*Activity*.
Return every record below exactly as written.

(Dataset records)
## config.mk

```make
export PLATFORM = sky130hd
export DESIGN_NAME = mul_shifter
export DESIGN_NICKNAME = d
export VERILOG_FILES = /design/src/rtl/mulshift_pkg.sv /design/src/rtl/shamt_decoder.sv /design/src/rtl/signed_mult.sv /design/src/rtl/mul_shifter.sv
export SDC_FILE = /design/constraint.sdc
export NUM_CORES = 1
export LEC_CHECK = 0
export BUFFER_PORTS_ARGS = -buffer_cell sky130_fd_sc_hd__buf_4
export CAP_MARGIN = 20
export CORE_UTILIZATION = 55
export DETAILED_ROUTE_END_ITERATION = 8
export GPL_TIMING_DRIVEN = 0
export HOLD_SLACK_MARGIN = 0.12
export PLACE_DENSITY = 0.73
export SLEW_MARGIN = 15
export SYNTH_ARGS = -nofsm -noshare
export SYNTH_HDL_FRONTEND = slang
export SYNTH_SLANG_ARGS = --single-unit
```

## constraint.sdc

```tcl
create_clock -name clk -period 1.6 [get_ports clk]
set_input_delay 0.24 -clock clk [delete_from_list [all_inputs] [get_ports clk]]
set_output_delay 0.24 -clock clk [all_outputs]
set_load 0.03 [all_outputs]
```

*Result*.
## config.mk

```make
export PLATFORM = sky130hd
export DESIGN_NAME = mul_shifter
export DESIGN_NICKNAME = d
export VERILOG_FILES = /design/src/rtl/mulshift_pkg.sv /design/src/rtl/shamt_decoder.sv /design/src/rtl/signed_mult.sv /design/src/rtl/mul_shifter.sv
export SDC_FILE = /design/constraint.sdc
export NUM_CORES = 1
export LEC_CHECK = 0
export BUFFER_PORTS_ARGS = -buffer_cell sky130_fd_sc_hd__buf_4
export CAP_MARGIN = 20
export CORE_UTILIZATION = 55
export DETAILED_ROUTE_END_ITERATION = 8
export GPL_TIMING_DRIVEN = 0
export HOLD_SLACK_MARGIN = 0.12
export PLACE_DENSITY = 0.73
export SLEW_MARGIN = 15
export SYNTH_ARGS = -nofsm -noshare
export SYNTH_HDL_FRONTEND = slang
export SYNTH_SLANG_ARGS = --single-unit
```

## constraint.sdc

```tcl
create_clock -name clk -period 1.6 [get_ports clk]
set_input_delay 0.24 -clock clk [delete_from_list [all_inputs] [get_ports clk]]
set_output_delay 0.24 -clock clk [all_outputs]
set_load 0.03 [all_outputs]
```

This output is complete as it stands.